As I mentioned in my last post, over the past several days, I’ve been reading Tariq Ramadan’s book “In the Footsteps of the Prophet, a biography of the Prophet Muhammad (peace and blessings be upon him) that seeks to highlight lessons and points of reflection from his life and mission for the contemporary reader. It is a book that needs to be experienced for oneself, but below are a few reflections on lessons I gained from the read.
1) Trust God, Pay Attention to Your Life And Work as Hard as You Possibly Can.
The thing that struck me the most about learning about the Prophet (peace and blessings be upon him) was the tremendous trust and hope he had in the Divine throughout this life. So much happens to him: his father dies before he is born, his mother dies when he is six, he loses his grandfather when he is eight, his clan goes through an incredibly difficult boycott because he refuses to stop spreading the message of Islam, his wife dies, his uncle dies, he buries daughters, he loses friends and Companions in battle, he loses his son, you name the type of loss, and it is reflected in the Prophet’s (peace be upon him) life.
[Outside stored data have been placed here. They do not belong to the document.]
`src/pse_pkg.sv`:
```
// constants for the status-extension and bypass register bank
package pse_pkg;
	localparam logic [4:0] ADDR_GIG_ABIL = 5'h0f;
	localparam logic [4:0] ADDR_FX_STAT = 5'h10;
	localparam logic [4:0] ADDR_GIG_STAT = 5'h11;
	localparam logic [4:0] ADDR_BYPASS = 5'h12;
	localparam logic [15:0] GIG_ABIL_VAL = 16'h3000;
	localparam logic [15:0] CTRL_RST = 16'h0088;
	localparam logic [15:0] CTRL_STICKY = 16'h00fa;
	localparam logic [15:0] CTRL_WR_MASK = 16'hfefe;
	localparam int FX_FLAGS = 6;
	localparam int GIG_FLAGS = 7;
	// flag bank indexes, shared by both banks except FLG_CARRIER_EXT, which only the gigabit bank has
	localparam int FLG_END_DELIM = 0;
	localparam int FLG_START_DELIM = 1;
	localparam int FLG_TX_ERR = 2;
	localparam int FLG_RX_ERR = 3;
	localparam int FLG_DISC = 4;
	localparam int FLG_LOCK_ERR = 5;
	localparam int FLG_CARRIER_EXT = 6;
	// status word bit positions
	localparam int BIT_DESC_LOCK = 15;
	localparam int BIT_LOCK_ERR = 14;
	localparam int BIT_DISC = 13;
	localparam int BIT_LINK = 12;
	localparam int BIT_RX_ERR = 11;
	localparam int BIT_TX_ERR = 10;
	localparam int BIT_START_DELIM = 9;
	localparam int BIT_END_DELIM = 8;
	localparam int BIT_CARRIER_EXT = 7;
	localparam int BIT_QUIRK = 6;
	localparam int BIT_XOVER = 5;
	// bypass control bit positions
	localparam int CB_TX_DIS = 15;
	localparam int CB_CODER = 14;
	localparam int CB_SCRAMBLER = 13;
	localparam int CB_DESCRAMBLER = 12;
	localparam int CB_PCS_RX = 11;
	localparam int CB_PCS_TX = 10;
	localparam int CB_LINK_FAIL_INHIBIT = 9;
	localparam int CB_XOVER_FORCED = 7;
	localparam int CB_QUIRK_DIS = 6;
	localparam int CB_PAIR_SWAP = 5;
	localparam int CB_POLARITY = 4;
	localparam int CB_PAR_DETECT = 3;
	localparam int CB_PULSE_SHAPE = 2;
	localparam int CB_AUTO_NP = 1;
endpackage

```
`src/pse_links_if.sv`:
```
// interfaces between the register bank and its flag and control helpers
`timescale 1ns/1ps
interface pse_flag_if #(parameter int W = 6);
	logic [W-1:0] event_in;
	logic clr;
	logic [W-1:0] flags;
	modport bank (input event_in, input clr, output flags);
	modport user (output event_in, output clr, input flags);
endinterface

interface pse_ctrl_if;
	logic wr;
	logic [15:0] wrData;
	logic swReset;
	logic stickyEn;
	logic [15:0] value;
	modport reg_side (input wr, input wrData, input swReset, input stickyEn, output value);
	modport user (output wr, output wrData, output swReset, output stickyEn, input value);
endinterface

```
`src/pse_status_bank.sv`:
```
// status-extension and bypass control registers 15 to 18 of one copper port
`timescale 1ns/1ps
// What this block does
// register 15 bit 13 reads one: gigabit full duplex capable
// register 15 bit 12 reads one: gigabit half duplex; other bits zero
// register 16 bit 15 live descrambler lock, bit 14 latched lock error
// register 16 bit 13 latches a 100 Mb link disconnect
// register 16 bit 12 shows 100 Mb link active now
// register 16 bits 11 to 8 latch rx, tx, start and end delimiter errors
// register 17 bit 15 gigabit descrambler lock, bit 14 latched lock error
// register 17 bit 13 latches gigabit disconnect, bit 12 live link
// register 17 bits 11 to 7 latch gigabit errors incl. carrier extension
// register 17 bit 6 quirky partner seen, bit 5 crossover error
// register 18 bits 15 to 10: tx disable and pcs sub-block bypasses
// register 18 bit 9 skips the link fail inhibit timer
// register 18 bit 7, default one, blocks crossover fixing at forced speed
// register 18 bit 6 stops quirky partner detection and its flag
// register 18 bit 5 stops pair swap correction under autonegotiation
// register 18 bit 4 stops polarity correction on all subchannels
// register 18 bit 3, default one, parallel detect honours advertisement
// register 18 bit 2 disables the transmit pulse shaping filter
// register 18 bit 1 hands next page exchange to the host
// host then sends next pages and forces the resolved setup
// sticky bits survive software reset while sticky reset is enabled
// latched flags stay set until their register is read or a software reset
// reserved bits read zero and ignore writes
module pse_status_bank
(
	input wire logic clk_sys,
	input wire logic arst_n,
	input wire logic swReset,
	input wire logic stickyResetEn,
	input wire logic [4:0] regAddr,
	input wire logic [15:0] regWrData,
	input wire logic regWr,
	input wire logic regRd,
	output logic [15:0] rdData_ff,
	output logic rdValid_ff,
	input wire logic fxDescLocked,
	input wire logic fxLinkUp,
	input wire logic [5:0] fxEvent,
	input wire logic gigDescLocked,
	input wire logic gigLinkUp,
	input wire logic [6:0] gigEvent,
	input wire logic partnerQuirkSeen,
	input wire logic crossoverErrSeen,
	input wire logic basePageDone,
	input wire logic anRestart,
	output logic txDisable,
	output logic nibbleSymbolCoderBypass,
	output logic scramblerBypass,
	output logic descramblerBypass,
	output logic pcsRxBypass,
	output logic pcsTxBypass,
	output logic linkFailInhibitTimerBypass,
	output logic forcedCrossoverDisable,
	output logic quirkDetectDisable,
	output logic pairSwapCorrDisable,
	output logic polarityCorrDisable,
	output logic parallelDetectHonourAdv,
	output logic pulseShapeDisable,
	output logic autoNextPageDisable,
	output logic npHostOwned_ff
);
	pse_flag_if #(.W(pse_pkg::FX_FLAGS)) fxFl ();
	pse_flag_if #(.W(pse_pkg::GIG_FLAGS)) gigFl ();
	pse_ctrl_if ctl ();

	logic rdFx;
	logic rdGig;
	logic wrBypass;
	logic addrHit;
	logic [15:0] fxWord;
	logic [15:0] gigWord;
	logic [15:0] nxt_rdData;

	assign rdFx = regRd && (regAddr == pse_pkg::ADDR_FX_STAT);
	assign rdGig = regRd && (regAddr == pse_pkg::ADDR_GIG_STAT);
	assign wrBypass = regWr && (regAddr == pse_pkg::ADDR_BYPASS);
	assign addrHit = (regAddr == pse_pkg::ADDR_GIG_ABIL) ||
		(regAddr == pse_pkg::ADDR_FX_STAT) ||
		(regAddr == pse_pkg::ADDR_GIG_STAT) ||
		(regAddr == pse_pkg::ADDR_BYPASS);

	// event flags: read of the owning register or software reset clears them
	assign fxFl.event_in = fxEvent;
	assign fxFl.clr = rdFx || swReset;
	assign gigFl.event_in = gigEvent;
	assign gigFl.clr = rdGig || swReset;

	pse_sc_flags #(.W(pse_pkg::FX_FLAGS)) uFxFlags
	(
		.clk_sys(clk_sys),
		.arst_n(arst_n),
		.fl(fxFl)
	);

	pse_sc_flags #(.W(pse_pkg::GIG_FLAGS)) uGigFlags
	(
		.clk_sys(clk_sys),
		.arst_n(arst_n),
		.fl(gigFl)
	);

	// writes to registers 15 to 17 fall on no storage and are dropped
	assign ctl.wr = wrBypass;
	assign ctl.wrData = regWrData;
	assign ctl.swReset = swReset;
	assign ctl.stickyEn = stickyResetEn;

	pse_ctrl_reg uCtrl
	(
		.clk_sys(clk_sys),
		.arst_n(arst_n),
		.cr(ctl)
	);

	// 100 Mb status word
	always_comb
	begin
		fxWord = '0;
		fxWord[pse_pkg::BIT_DESC_LOCK] = fxDescLocked;
		fxWord[pse_pkg::BIT_LOCK_ERR] = fxFl.flags[pse_pkg::FLG_LOCK_ERR];
		fxWord[pse_pkg::BIT_DISC] = fxFl.flags[pse_pkg::FLG_DISC];
		fxWord[pse_pkg::BIT_LINK] = fxLinkUp;
		fxWord[pse_pkg::BIT_RX_ERR] = fxFl.flags[pse_pkg::FLG_RX_ERR];
		fxWord[pse_pkg::BIT_TX_ERR] = fxFl.flags[pse_pkg::FLG_TX_ERR];
		fxWord[pse_pkg::BIT_START_DELIM] = fxFl.flags[pse_pkg::FLG_START_DELIM];
		fxWord[pse_pkg::BIT_END_DELIM] = fxFl.flags[pse_pkg::FLG_END_DELIM];
	end

	// gigabit status word, same layout plus carrier extension and partner bits
	always_comb
	begin
		gigWord = '0;
		gigWord[pse_pkg::BIT_DESC_LOCK] = gigDescLocked;
		gigWord[pse_pkg::BIT_LOCK_ERR] = gigFl.flags[pse_pkg::FLG_LOCK_ERR];
		gigWord[pse_pkg::BIT_DISC] = gigFl.flags[pse_pkg::FLG_DISC];
		gigWord[pse_pkg::BIT_LINK] = gigLinkUp;
		gigWord[pse_pkg::BIT_RX_ERR] = gigFl.flags[pse_pkg::FLG_RX_ERR];
		gigWord[pse_pkg::BIT_TX_ERR] = gigFl.flags[pse_pkg::FLG_TX_ERR];
		gigWord[pse_pkg::BIT_START_DELIM] = gigFl.flags[pse_pkg::FLG_START_DELIM];
		gigWord[pse_pkg::BIT_END_DELIM] = gigFl.flags[pse_pkg::FLG_END_DELIM];
		gigWord[pse_pkg::BIT_CARRIER_EXT] = gigFl.flags[pse_pkg::FLG_CARRIER_EXT];
		// gated here too so a detector that lags the disable never shows through
		gigWord[pse_pkg::BIT_QUIRK] = partnerQuirkSeen &&
			!ctl.value[pse_pkg::CB_QUIRK_DIS];
		gigWord[pse_pkg::BIT_XOVER] = crossoverErrSeen;
	end

	always_comb
	begin
		case (regAddr)
			pse_pkg::ADDR_GIG_ABIL: nxt_rdData = pse_pkg::GIG_ABIL_VAL;
			pse_pkg::ADDR_FX_STAT: nxt_rdData = fxWord;
			pse_pkg::ADDR_GIG_STAT: nxt_rdData = gigWord;
			pse_pkg::ADDR_BYPASS: nxt_rdData = ctl.value;
			default: nxt_rdData = '0;
		endcase
	end

	// read data is captured in the same cycle that clears the flags,
	// so the host sees the events up to and including the previous cycle
	always_ff @(posedge clk_sys or negedge arst_n)
	begin
		if (!arst_n)
		begin
			rdData_ff <= '0;
			rdValid_ff <= 1'b0;
		end
		else
		begin
			rdValid_ff <= regRd && addrHit;
			if (regRd && addrHit)
				rdData_ff <= nxt_rdData;
		end
	end

	// next page hand-over: the host owns the exchange after the base page
	always_ff @(posedge clk_sys or negedge arst_n)
	begin
		if (!arst_n)
			npHostOwned_ff <= 1'b0;
		else if (basePageDone && ctl.value[pse_pkg::CB_AUTO_NP])
			npHostOwned_ff <= 1'b1;
		else if (anRestart || swReset)
			npHostOwned_ff <= 1'b0;
	end

	// control outputs come straight from the control flip-flops
	assign txDisable = ctl.value[pse_pkg::CB_TX_DIS];
	assign nibbleSymbolCoderBypass = ctl.value[pse_pkg::CB_CODER];
	assign scramblerBypass = ctl.value[pse_pkg::CB_SCRAMBLER];
	assign descramblerBypass = ctl.value[pse_pkg::CB_DESCRAMBLER];
	assign pcsRxBypass = ctl.value[pse_pkg::CB_PCS_RX];
	assign pcsTxBypass = ctl.value[pse_pkg::CB_PCS_TX];
	assign linkFailInhibitTimerBypass = ctl.value[pse_pkg::CB_LINK_FAIL_INHIBIT];
	assign forcedCrossoverDisable = ctl.value[pse_pkg::CB_XOVER_FORCED];
	assign quirkDetectDisable = ctl.value[pse_pkg::CB_QUIRK_DIS];
	assign pairSwapCorrDisable = ctl.value[pse_pkg::CB_PAIR_SWAP];
	assign polarityCorrDisable = ctl.value[pse_pkg::CB_POLARITY];
	assign parallelDetectHonourAdv = ctl.value[pse_pkg::CB_PAR_DETECT];
	assign pulseShapeDisable = ctl.value[pse_pkg::CB_PULSE_SHAPE];
	assign autoNextPageDisable = ctl.value[pse_pkg::CB_AUTO_NP];
endmodule

```
`src/pse_sc_flags.sv`:
```
// bank of self-clearing event flags, cleared by a read of their register
`timescale 1ns/1ps
module pse_sc_flags #(parameter int W = 6)
(
	input wire logic clk_sys,
	input wire logic arst_n,
	pse_flag_if.bank fl
);
	logic [W-1:0] flags_ff;

	// a new event wins over the clear of the same cycle
	always_ff @(posedge clk_sys or negedge arst_n)
	begin
		if (!arst_n)
			flags_ff <= '0;
		else
			flags_ff <= fl.event_in | (flags_ff & ~{W{fl.clr}});
	end

	assign fl.flags = flags_ff;
endmodule

```
`src/pse_ctrl_reg.sv`:
```
// bypass control word with sticky bits kept over software reset
`timescale 1ns/1ps
module pse_ctrl_reg
(
	input wire logic clk_sys,
	input wire logic arst_n,
	pse_ctrl_if.reg_side cr
);
	logic [15:0] ctrl_ff;
	logic [15:0] nxt_ctrl;

	// software reset takes priority over a write in the same cycle
	always_comb
	begin
		nxt_ctrl = ctrl_ff;
		if (cr.swReset)
		begin
			if (cr.stickyEn)
				nxt_ctrl = (ctrl_ff & pse_pkg::CTRL_STICKY) |
					(pse_pkg::CTRL_RST & ~pse_pkg::CTRL_STICKY);
			else
				nxt_ctrl = pse_pkg::CTRL_RST;
		end
		else if (cr.wr)
			nxt_ctrl = cr.wrData & pse_pkg::CTRL_WR_MASK;
	end

	always_ff @(posedge clk_sys or negedge arst_n)
	begin
		if (!arst_n)
			ctrl_ff <= pse_pkg::CTRL_RST;
		else
			ctrl_ff <= nxt_ctrl;
	end

	assign cr.value = ctrl_ff;
endmodule

```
Instead of closing his heart when someone dies or he experiences a test though, his heart is open, and his love and his concern for those around him is deep, beautiful and evident.
There is self doubt, but the book tells about how the Prophet (peace and blessing be upon him) prays for openings, goodness, success, and how he does absolutely everything in his capacity towards those ends as he prays and turns to the One. He is full of hope and he is constantly working. He demonstrates excellence in every sphere and role of his life.
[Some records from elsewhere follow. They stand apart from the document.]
## src/inc/acr_pkg.sv

```systemverilog
// constants and field layout of the analog comparator register bank
package acr_pkg;
  // instance count and bus width
  localparam int ACR_NCMP = 3;
  localparam int ACR_DW   = 32;
  localparam int ACR_AW   = 16;

  // register byte offsets
  localparam logic [15:0] ACR_OFS_CTL1     = 16'hA000;
  localparam logic [15:0] ACR_OFS_CTL2     = 16'hA010;
  localparam logic [15:0] ACR_OFS_CTL3     = 16'hA020;
  localparam logic [15:0] ACR_OFS_STAT     = 16'hA060;
  localparam logic [15:0] ACR_OFS_IRQ_STAT = 16'hA080;
  localparam logic [15:0] ACR_OFS_IRQ_CLR  = 16'hA084;
  localparam logic [15:0] ACR_OFS_IRQ_EN   = 16'hA088;

  // alias selection, taken from address bits 3:2
  localparam int          ACR_ALIAS_LSB = 2;
  localparam logic [1:0]  ACR_ALIAS_RW  = 2'h0;
  localparam logic [1:0]  ACR_ALIAS_CLR = 2'h1;
  localparam logic [1:0]  ACR_ALIAS_SET = 2'h2;
  localparam logic [1:0]  ACR_ALIAS_INV = 2'h3;

  // control register field positions
  localparam int ACR_CTL_ON      = 15;
  localparam int ACR_CTL_OE      = 14;
  localparam int ACR_CTL_INV     = 13;
  localparam int ACR_CTL_RES     = 8;
  localparam int ACR_CTL_EDGE_LO = 6;
  localparam int ACR_CTL_POS     = 4;
  localparam int ACR_CTL_NEG_LO  = 0;

  // status register field positions
  localparam int ACR_STAT_HALT = 13;

  // reset values and writable masks
  localparam logic [15:0] ACR_CTL_RST   = 16'h00C3;
  localparam logic [15:0] ACR_CTL_WMASK = 16'hE0D3;
  localparam logic [15:0] ACR_STAT_RST  = 16'h0000;
  localparam logic [15:0] ACR_STAT_WMASK = 16'h2000;

  // interrupt edge select codes
  localparam logic [1:0] ACR_EDGE_OFF  = 2'h0;
  localparam logic [1:0] ACR_EDGE_RISE = 2'h1;
  localparam logic [1:0] ACR_EDGE_FALL = 2'h2;
  localparam logic [1:0] ACR_EDGE_BOTH = 2'h3;

  // inverting input select codes
  localparam logic [1:0] ACR_NEG_PIN_B   = 2'h0;
  localparam logic [1:0] ACR_NEG_PIN_C   = 2'h1;
  localparam logic [1:0] ACR_NEG_PIN_D   = 2'h2;
  localparam logic [1:0] ACR_NEG_ABS_REF = 2'h3;
endpackage

```

## src/inc/acr_cmp_if.sv

```systemverilog
// link between the register bank and one comparator unit
`timescale 1ns/1ps
interface acr_cmp_if;
  logic [15:0] ctl;
  logic        operate;
  logic        raw;
  logic        result;
  logic        evt;

  modport regs (output ctl, output operate, output raw, input result, input evt);
  modport unit (input ctl, input operate, input raw, output result, output evt);
endinterface

```

## src/core/acr_cmp_unit.sv

```systemverilog
// one comparator: result capture, inversion and edge event detection
`timescale 1ns/1ps
module acr_cmp_unit (
  // clock and reset
  input  wire logic  i_clk,
  input  wire logic  i_rstn,
  input  wire logic  i_ce,
  // register bank side
  acr_cmp_if.unit    bus
);
  import acr_pkg::*;

  typedef struct packed {
    logic result;
    logic live;
  } acr_unit_state_t;

  acr_unit_state_t st_r;
  acr_unit_state_t st_nxt;
  logic            value;
  logic            rise;
  logic            fall;
  logic [1:0]      sel;

  // next result and edge event
  always_comb begin
    st_nxt      = st_r;
    value       = bus.raw ^ bus.ctl[ACR_CTL_INV];
    st_nxt.result = bus.operate ? value : 1'b0;
    st_nxt.live = bus.operate;
    rise        = st_r.live & bus.operate & ~st_r.result & value;
    fall        = st_r.live & bus.operate & st_r.result & ~value;
    sel         = bus.ctl[ACR_CTL_EDGE_LO +: 2];
    case (sel)
      ACR_EDGE_OFF:  bus.evt = 1'b0;
      ACR_EDGE_RISE: bus.evt = rise;
      ACR_EDGE_FALL: bus.evt = fall;
      ACR_EDGE_BOTH: bus.evt = rise | fall;
      default:       bus.evt = 1'b0;
    endcase
  end

  // state register, frozen while clock enable is low
  always_ff @(posedge i_clk or negedge i_rstn) begin
    if (!i_rstn) begin
      st_r <= '0;
    end else if (i_ce) begin
      st_r <= st_nxt;
    end
  end

  assign bus.result = st_r.result;
endmodule

```

## src/core/acr_regs.sv

```systemverilog
// register bank of three analog comparators behind a wishbone slave
`timescale 1ns/1ps

// Overview of operation
// - Three comparators each own a control register at A000, A010 and A020, and one shared status sits at A060.
// - Each control and status register has clear, set and toggle aliases at base plus 4, 8 and C that touch only bits written as one.
// - Control registers reset to 00C3 in the low half and zero above, the status register to zero.
// - Control holds enable 15, pin drive 14, invert 13, read-only result 8, edge select 7:6, positive 4, inverting 1:0.
// - Bits 31:16 and every unlisted bit read zero and ignore writes, except status bit 13, halt_in_idle, and bits 2:0, which read the three comparator results.
// - The invert bit flips the result seen both on the pin path and in the readable result bit.
// - Each comparator's inputs are chosen from pins or references by the positive and inverting select fields.
// - The edge select field gives no interrupt, rising, falling or both edges for codes 00, 01, 10 and 11.
// - The invert bit also flips the signal seen by the edge detector.
// - With halt_in_idle set all comparators stop while the device idles, otherwise they keep running.
// - Changing the enable bit alters only the operating state and no other control bit.
module acr_regs #(
  parameter int ADDR_W = acr_pkg::ACR_AW
) (
  // clock, reset and clock enable
  input  wire logic                        I_CLK_SYS,
  input  wire logic                        I_RSTN,
  input  wire logic                        I_CE,
  // wishbone slave
  input  wire logic                        I_WB_CYC,
  input  wire logic                        I_WB_STB,
  input  wire logic                        I_WB_WE,
  input  wire logic [ADDR_W-1:0]           I_WB_ADR,
  input  wire logic [3:0]                  I_WB_SEL,
  input  wire logic [acr_pkg::ACR_DW-1:0]  I_WB_DAT,
  output logic                             O_WB_ACK,
  output logic [acr_pkg::ACR_DW-1:0]       O_WB_DAT,
  // device idle state and raw comparator results
  input  wire logic                        I_IDLE,
  input  wire logic [acr_pkg::ACR_NCMP-1:0] I_CMP_RAW,
  // analog front end control
  output logic [acr_pkg::ACR_NCMP-1:0]     O_CMP_ON,
  output logic [acr_pkg::ACR_NCMP-1:0]     O_POS_PROG_REF,
  output logic [2*acr_pkg::ACR_NCMP-1:0]   O_NEG_SEL,
  // result pins
  output logic [acr_pkg::ACR_NCMP-1:0]     O_CMP_PIN,
  output logic [acr_pkg::ACR_NCMP-1:0]     O_CMP_PIN_OE,
  // interrupt
  output logic                             O_IRQ
);
  import acr_pkg::*;

  // the decoder uses offset bits up to bit 15; control and status decode ignores bits 1:0
  if (ADDR_W < ACR_AW) begin : g_chk
    $error("acr_regs: ADDR_W must be at least 16");
  end

  typedef struct packed {
    logic [ACR_NCMP-1:0][15:0] ctl;
    logic                      halt;
    logic [ACR_NCMP-1:0]       irq_stat;
    logic [ACR_NCMP-1:0]       irq_en;
    logic                      ack;
    logic [ACR_DW-1:0]         dat;
  } acr_regs_state_t;

  acr_regs_state_t     st_r;
  acr_regs_state_t     st_nxt;
  logic [ACR_NCMP-1:0] res_w;
  logic [ACR_NCMP-1:0] evt_w;
  logic [ACR_NCMP-1:0] run_w;
  logic                req;
  logic                wr_commit;
  logic [15:0]         base;
  logic [15:0]         full_adr;
  logic [1:0]          kind;
  logic [15:0]         bmask;
  logic [ACR_NCMP-1:0] ctl_hit;
  logic                stat_hit;
  logic [ACR_DW-1:0]   rd_val;
  logic [15:0]         stat_word;
  logic [ACR_NCMP-1:0] irq_clr;
  logic [15:0]         stat_new;

  // alias write: plain, clear, set or toggle, limited to writable bits
  function automatic logic [15:0] acr_apply(input logic [15:0] old, input logic [15:0] wd,
                                            input logic [15:0] msk, input logic [1:0] k);
    logic [15:0] m;
    m = wd & msk;
    case (k)
      ACR_ALIAS_RW:  acr_apply = (old & ~msk) | m;
      ACR_ALIAS_CLR: acr_apply = old & ~m;
      ACR_ALIAS_SET: acr_apply = old | m;
      ACR_ALIAS_INV: acr_apply = old ^ m;
      default:       acr_apply = old;
    endcase
  endfunction

  // per comparator operating state: enable bit gated by idle halt
  always_comb begin
    for (int i = 0; i < ACR_NCMP; i++) begin
      run_w[i] = st_r.ctl[i][ACR_CTL_ON] & ~(st_r.halt & I_IDLE);
    end
  end

  // comparator units, one per instance
  acr_cmp_if cif[ACR_NCMP] ();
  for (genvar g = 0; g < ACR_NCMP; g++) begin : g_cmp
    assign cif[g].ctl     = st_r.ctl[g];
    assign cif[g].operate = run_w[g];
    assign cif[g].raw     = I_CMP_RAW[g];
    assign res_w[g]       = cif[g].result;
    assign evt_w[g]       = cif[g].evt;
    acr_cmp_unit u_cmp (
      .i_clk  (I_CLK_SYS),
      .i_rstn (I_RSTN),
      .i_ce   (I_CE),
      .bus    (cif[g])
    );
  end

  // address decode
  always_comb begin
    full_adr = I_WB_ADR[15:0];
    base     = {full_adr[15:4], 4'h0};
    kind     = full_adr[ACR_ALIAS_LSB +: 2];
    ctl_hit  = '0;
    ctl_hit[0] = (base == ACR_OFS_CTL1);
    ctl_hit[1] = (base == ACR_OFS_CTL2);
    ctl_hit[2] = (base == ACR_OFS_CTL3);
    stat_hit   = (base == ACR_OFS_STAT);
    if (ADDR_W > ACR_AW) begin
      if (|(I_WB_ADR >> ACR_AW)) begin
        ctl_hit  = '0;
        stat_hit = 1'b0;
      end
    end
    bmask = {{8{I_WB_SEL[1]}}, {8{I_WB_SEL[0]}}};
  end

  // read data: aliases and clear register read zero, upper halves zero
  always_comb begin
    rd_val    = '0;
    stat_word = '0;
    stat_word[ACR_STAT_HALT]   = st_r.halt;
    stat_word[ACR_NCMP-1:0]    = res_w;
    if (kind == ACR_ALIAS_RW) begin
      for (int i = 0; i < ACR_NCMP; i++) begin
        if (ctl_hit[i]) begin
          rd_val[15:0] = st_r.ctl[i] & ACR_CTL_WMASK;
          rd_val[ACR_CTL_RES] = res_w[i];
        end
      end
      if (stat_hit) begin
        rd_val[15:0] = stat_word;
      end
    end
    if (full_adr == ACR_OFS_IRQ_STAT) begin
      rd_val[ACR_NCMP-1:0] = st_r.irq_stat;
    end
    if (full_adr == ACR_OFS_IRQ_EN) begin
      rd_val[ACR_NCMP-1:0] = st_r.irq_en;
    end
  end

  // next state: bus handshake, register writes and sticky events
  always_comb begin
    st_nxt    = st_r;
    // status word as an alias write would leave it, used only on a status hit
    stat_new  = acr_apply(ACR_STAT_RST | (16'(st_r.halt) << ACR_STAT_HALT),
                          I_WB_DAT[15:0], ACR_STAT_WMASK & bmask, kind);
    req       = I_WB_CYC & I_WB_STB;
    wr_commit = req & st_r.ack & I_WB_WE;
    irq_clr   = '0;
    // ack one cycle after the request, dropped in the following cycle
    st_nxt.ack = req & ~st_r.ack;
    if (req & ~st_r.ack & ~I_WB_WE) begin
      st_nxt.dat = rd_val;
    end
    if (wr_commit) begin
      for (int i = 0; i < ACR_NCMP; i++) begin
        if (ctl_hit[i]) begin
          st_nxt.ctl[i] = acr_apply(st_r.ctl[i], I_WB_DAT[15:0],
                                    ACR_CTL_WMASK & bmask, kind);
        end
      end
      if (stat_hit) begin
        st_nxt.halt = stat_new[ACR_STAT_HALT];
      end
      if (full_adr == ACR_OFS_IRQ_EN && I_WB_SEL[0]) begin
        st_nxt.irq_en = I_WB_DAT[ACR_NCMP-1:0];
      end
      if (full_adr == ACR_OFS_IRQ_CLR && I_WB_SEL[0]) begin
        irq_clr = I_WB_DAT[ACR_NCMP-1:0];
      end
    end
    // a new event wins over a clear in the same cycle
    st_nxt.irq_stat = (st_r.irq_stat & ~irq_clr) | evt_w;
  end

  // state register, frozen while clock enable is low
  always_ff @(posedge I_CLK_SYS or negedge I_RSTN) begin
    if (!I_RSTN) begin
      st_r.ctl      <= {ACR_NCMP{ACR_CTL_RST}};
      st_r.halt     <= ACR_STAT_RST[ACR_STAT_HALT];
      st_r.irq_stat <= '0;
      st_r.irq_en   <= '0;
      st_r.ack      <= 1'b0;
      st_r.dat      <= '0;
    end else if (I_CE) begin
      st_r <= st_nxt;
    end
  end

  // output drive
  always_comb begin
    O_WB_ACK = st_r.ack;
    O_WB_DAT = st_r.dat;
    O_IRQ    = |(st_r.irq_stat & st_r.irq_en);
    O_CMP_ON = run_w;
    for (int i = 0; i < ACR_NCMP; i++) begin
      O_POS_PROG_REF[i]    = st_r.ctl[i][ACR_CTL_POS];
      O_NEG_SEL[2*i +: 2]  = st_r.ctl[i][ACR_CTL_NEG_LO +: 2];
      O_CMP_PIN[i]         = res_w[i];
      O_CMP_PIN_OE[i]      = st_r.ctl[i][ACR_CTL_OE] & run_w[i];
    end
  end
endmodule

```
And so to read this book is to realise that instead when things are difficult how we respond matters. Reading about the example of a man who went through such tremendous challenges and yet was always hopeful, constantly cheerful, showed goodness to everyone around him, forgave those who wronged him, and was so unbelievably kind and beautiful, is inspiration to strive to be better than I am today.
2) To understand Islam better, you need to learn about the life of the Prophet, peace and blessing be upon him.
Often at Islam Awareness Weeks or at other events meant as introductions to Islam, the book that is given out is a translation of the Qur’an. But without knowing the context in which certain verses were revealed and a good commentary to refer to, it can be difficult to access a translation as the first book you ever read about Islam. Learning about the life of Muhammad (peace and blessing be upon him) however, gives context to verses but most importantly helps the religion become something human and real. Particularly in a time when so many people don’t know Muslims in their local community (I am at least told this regularly by strangers and acquaintances alike), this is needed. Books like this one are important conversation starters.
In addition, this book made me realise that instead of talking about why Islamophobia is bad (a reactive conversation) what is needed is conversations about the fundamental principles of Islam. We need conversations about love and mercy and beauty, and we need to apply these principles in our community development work.
3) Spiritual Practices Need to Produce Personal Transformation
This book was a reminder that principles and beliefs are meant to be lived. The lessons and insights in this book about space, family relations, interfaith communication, the environment, serving the poor, war ethics, friendship, psychology, animal rights (the list goes on!), are complex and beautiful, and demonstrate how a faith transformed a community and a region for the better. It is a reminder that to create healthy hopeful communities today, faith must be something that is not constrained to places of worship, but rather something that structures the way we work for peace in multiple ways.